Next Line of Cures for Balding
What can we expect in the next line of cures for balding if cloning, as you suggest, is not going to appear in the next couple of years?
There are many new approaches for the treatment of male genetic balding that fall below the radar. I tell my patients that there are a few hundred steps to growing and cycling hair in the human body. What we know appears to be very little with regard to the identification of each of these steps and in understanding how each step may or may not be dependent upon each other. There are drugs coming out that will address the hair loss problem, possibly better than Propecia, but it will take time to determine how these drugs work, as many of them were/are discovered by accident rather than by taking a model of the drug that fits into the defective pathway for balding. Once the drug is screened for toxicity in desktop or animal model, the predictability of these drugs in addressing the hair loss problem needs to be identified. Safety and effectiveness (a term I throw around a great deal when I am asked about potions and lotions offered to cure balding) must meet a stringent FDA standard, just to protect the public. I tried to research the drug pipeline to give my readers something to ‘cut their teeth on’, that might give them hope. I have outlined a couple of important articles that will shed light on either the potential of a new drug just recently hitting a press release, or an insight into the risk factors for dealing with new drugs to give the readership of this blog some insights into the scope of the problems and opportunities before us.

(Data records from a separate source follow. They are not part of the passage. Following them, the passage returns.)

**src/rtl/dram_sched_pkg.sv**
```systemverilog
// Shared types for the DRAM request scheduler buffer.
// Request entry layout, address decode and refresh FSM states.
package dram_sched_pkg;

    typedef struct packed {
        logic [2:0]  rank;
        logic [1:0]  bg;
        logic [1:0]  ba;
        logic [17:0] row;
        logic [13:0] col;
        logic        wen;
        logic [31:0] wdata;
    } req_t;

    typedef enum logic {
        R_IDLE,
        R_REQ
    } refresh_state_t;

    function automatic logic [31:0] field_mask(input int n);
        return (32'd1 << n) - 32'd1;
    endfunction

    // Address map MSB->LSB: {rank, row, bg, ba, col, 2'b00}
    function automatic req_t decode_addr(
        input logic [31:0] addr,
        input int          col_bits,
        input int          ba_bits,
        input int          bg_bits,
        input int          row_bits,
        input int          rank_bits
    );
        req_t        d;
        logic [31:0] a;
        d = '0;
        a = addr >> 2;
        d.col  = 14'(a & field_mask(col_bits));
        a = a >> col_bits;
        d.ba   = 2'(a & field_mask(ba_bits));
        a = a >> ba_bits;
        d.bg   = 2'(a & field_mask(bg_bits));
        a = a >> bg_bits;
        d.row  = 18'(a & field_mask(row_bits));
        a = a >> row_bits;
        d.rank = 3'(a & field_mask(rank_bits));
        return d;
    endfunction

endpackage

```
**src/rtl/dram_request_scheduler_buffer_timer.sv**
```systemverilog
// Refresh interval timer with postponed-refresh debt tracking.
// Debt saturates at MAX_DEBT; a further expiry sets the sticky overflow.
module dram_refresh_timer #(
    parameter int TREFI    = 6240,
    parameter int MAX_DEBT = 8
) (
    input  logic clk,
    input  logic rst,
    input  logic debt_dec,
    output logic expire,
    output logic debt_nz,
    output logic debt_multi,
    output logic overflow
);

    localparam int TW = $clog2(TREFI + 1);
    localparam int DW = $clog2(MAX_DEBT + 1);
    localparam int SW = DW + 1;

    logic [TW-1:0] timer_q;
    logic [DW-1:0] debt_q;
    logic [DW-1:0] debt_d;
    logic          ovf_set;
    logic          dec;
    logic [SW-1:0] sum;

    assign expire     = (timer_q == '0);
    assign debt_nz    = (debt_q != '0);
    assign debt_multi = (debt_q > DW'(1));
    assign dec        = debt_dec && debt_nz;

    always_comb begin
        debt_d  = debt_q;
        ovf_set = 1'b0;
        sum     = {1'b0, debt_q} + SW'(expire) - SW'(dec);
        if (sum > SW'(MAX_DEBT)) begin
            debt_d  = DW'(MAX_DEBT);
            ovf_set = 1'b1;
        end else begin
            debt_d  = sum[DW-1:0];
        end
    end

    always_ff @(posedge clk) begin
        if (rst) begin
            timer_q  <= TW'(TREFI - 1);
            debt_q   <= '0;
            overflow <= 1'b0;
        end else begin
            timer_q  <= expire ? TW'(TREFI - 1) : timer_q - TW'(1);
            debt_q   <= debt_d;
            overflow <= overflow | ovf_set;
        end
    end

endmodule

```
**src/rtl/dram_request_scheduler_buffer.sv**
```systemverilog
// In-order request queue feeding the DRAM command generator.
// Exposes head (curr) and head+1 (ftr) and arbitrates refresh.
module dram_request_scheduler_buffer
    import dram_sched_pkg::*;
#(
    parameter int DEPTH     = 8,
    parameter int COL_BITS  = 10,
    parameter int BA_BITS   = 2,
    parameter int BG_BITS   = 2,
    parameter int ROW_BITS  = 15,
    parameter int RANK_BITS = 1,
    parameter int TREFI     = 6240,
    parameter int MAX_DEBT  = 8
) (
    input  logic        CLK,
    input  logic        RST,
    input  logic        req_valid,
    output logic        req_ready,
    input  logic [31:0] req_addr,
    input  logic        req_wen,
    input  logic [31:0] req_wdata,
    output logic        resp_valid,
    output logic        resp_write,
    output logic [31:0] resp_rdata,
    output logic [2:0]  Ra0,
    output logic [2:0]  Ra1,
    output logic [1:0]  BG0,
    output logic [1:0]  BG1,
    output logic [1:0]  BA0,
    output logic [1:0]  BA1,
    output logic [17:0] R0,
    output logic [17:0] R1,
    output logic [13:0] COL0,
    output logic [13:0] COL1,
    output logic        dREN_curr,
    output logic        dWEN_curr,
    output logic        dREN_ftr,
    output logic        dWEN_ftr,
    output logic [31:0] write_data,
    output logic        REFRESH,
    input  logic        request_done,
    input  logic [31:0] data_callback,
    output logic        refresh_overflow
);

    localparam int PW = $clog2(DEPTH);
    localparam int CW = PW + 1;

    req_t           mem [DEPTH];
    req_t           new_req;
    req_t           curr;
    req_t           ftr;
    logic [PW-1:0]  head_q;
    logic [PW-1:0]  tail_q;
    logic [CW-1:0]  count_q;
    logic           full;
    logic           empty;
    logic           has_ftr;
    logic           push;
    logic           pop;
    refresh_state_t state_q;
    refresh_state_t state_d;
    logic           refreshing;
    logic           expire;
    logic           debt_nz;
    logic           debt_multi;
    logic           debt_dec;

    assign full       = (count_q == CW'(DEPTH));
    assign empty      = (count_q == '0);
    assign has_ftr    = (count_q >= CW'(2));
    assign refreshing = (state_q == R_REQ);
    assign push       = req_valid && !full;
    assign pop        = request_done && !refreshing && !empty;
    assign req_ready  = !full;

    always_comb begin
        new_req = decode_addr(req_addr, COL_BITS, BA_BITS,
                              BG_BITS, ROW_BITS, RANK_BITS);
        new_req.wen   = req_wen;
        new_req.wdata = req_wdata;
    end

    always_ff @(posedge CLK) begin
        if (push) mem[tail_q] <= new_req;
    end

    always_ff @(posedge CLK) begin
        if (RST) begin
            head_q  <= '0;
            tail_q  <= '0;
            count_q <= '0;
        end else begin
            if (push) tail_q <= tail_q + PW'(1);
            if (pop)  head_q <= head_q + PW'(1);
            count_q <= count_q + CW'(push) - CW'(pop);
        end
    end

    // Absent slots read as all-zero so every field output is 0.
    always_comb begin
        curr = '0;
        ftr  = '0;
        if (!empty) curr = mem[head_q];
        if (has_ftr) ftr = mem[head_q + PW'(1)];
    end

    assign Ra0        = curr.rank;
    assign Ra1        = ftr.rank;
    assign BG0        = curr.bg;
    assign BG1        = ftr.bg;
    assign BA0        = curr.ba;
    assign BA1        = ftr.ba;
    assign R0         = curr.row;
    assign R1         = ftr.row;
    assign COL0       = curr.col;
    assign COL1       = ftr.col;
    assign write_data = curr.wdata;
    assign dREN_curr  = !empty && !curr.wen && !refreshing;
    assign dWEN_curr  = !empty && curr.wen && !refreshing;
    assign dREN_ftr   = has_ftr && !ftr.wen && !refreshing;
    assign dWEN_ftr   = has_ftr && ftr.wen && !refreshing;
    assign REFRESH    = refreshing;

    always_ff @(posedge CLK) begin
        if (RST) begin
            resp_valid <= 1'b0;
            resp_write <= 1'b0;
            resp_rdata <= '0;
        end else begin
            resp_valid <= pop;
            resp_write <= pop && curr.wen;
            resp_rdata <= (pop && !curr.wen) ? data_callback : '0;
        end
    end

    // Refresh only starts at a request boundary; a same-cycle expiry counts.
    always_comb begin
        state_d  = state_q;
        debt_dec = 1'b0;
        unique case (state_q)
            R_IDLE: begin
                if ((debt_nz || expire) && (empty || pop)) state_d = R_REQ;
            end
            R_REQ: begin
                if (request_done) begin
                    debt_dec = 1'b1;
                    if (!debt_multi && !expire) state_d = R_IDLE;
                end
            end
            default: state_d = R_IDLE;
        endcase
    end

    always_ff @(posedge CLK) begin
        if (RST) state_q <= R_IDLE;
        else     state_q <= state_d;
    end

    dram_refresh_timer #(
        .TREFI    (TREFI),
        .MAX_DEBT (MAX_DEBT)
    ) u_timer (
        .clk        (CLK),
        .rst        (RST),
        .debt_dec   (debt_dec),
        .expire     (expire),
        .debt_nz    (debt_nz),
        .debt_multi (debt_multi),
        .overflow   (refresh_overflow)
    );

endmodule

```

- New drug possibility: Curis
- Variation of cloning approach: Intercytex
- Hair multiplication: Ken Washenik
Safety determination is no simple job. Even with the most stringent testing for the toxic effects of a new drug cleared from animal testing, the risks take years to define. Unfortunately, the following linked article showed the risks all too soon for the 6 young people who became victims of the drug testing process. The point I want to make here is that you do not want this type of outcome from taking a drug, potion or lotion on any product that is not well tested and through thorough human trials run to strict standards. See: Parexel in hot water over drug trial scare
Curis is indeed a drug and will go through the classical FDA process to validate its effectiveness on humans. It might take some time, maybe 3 to 4 years.
Anyway, you’re making a big confusion : HM is NOT A DRUG. It’s a tissue engineering procedure which uses your own cells. The procedure consits in three steps : 1) a biopsy 2) cultivate of the hair inductive cells 3) injection of the cultured cells in your head. This procedure doesn’t use anything that is not already in your body. The HM procedure won’t go through classical FDA trials and will be fast tracked, as already stated by the FDA and the MHRA. Intercytex has passed the Phase I trials, which means the product is SAFE. They envision an FDA registration filing in 2009. That pretty damn close, don’t you think Dr Rassman ?
ps : and btw, Intercytex (UK) and Aderans (Ken Washenik, USA) are doing the same thing.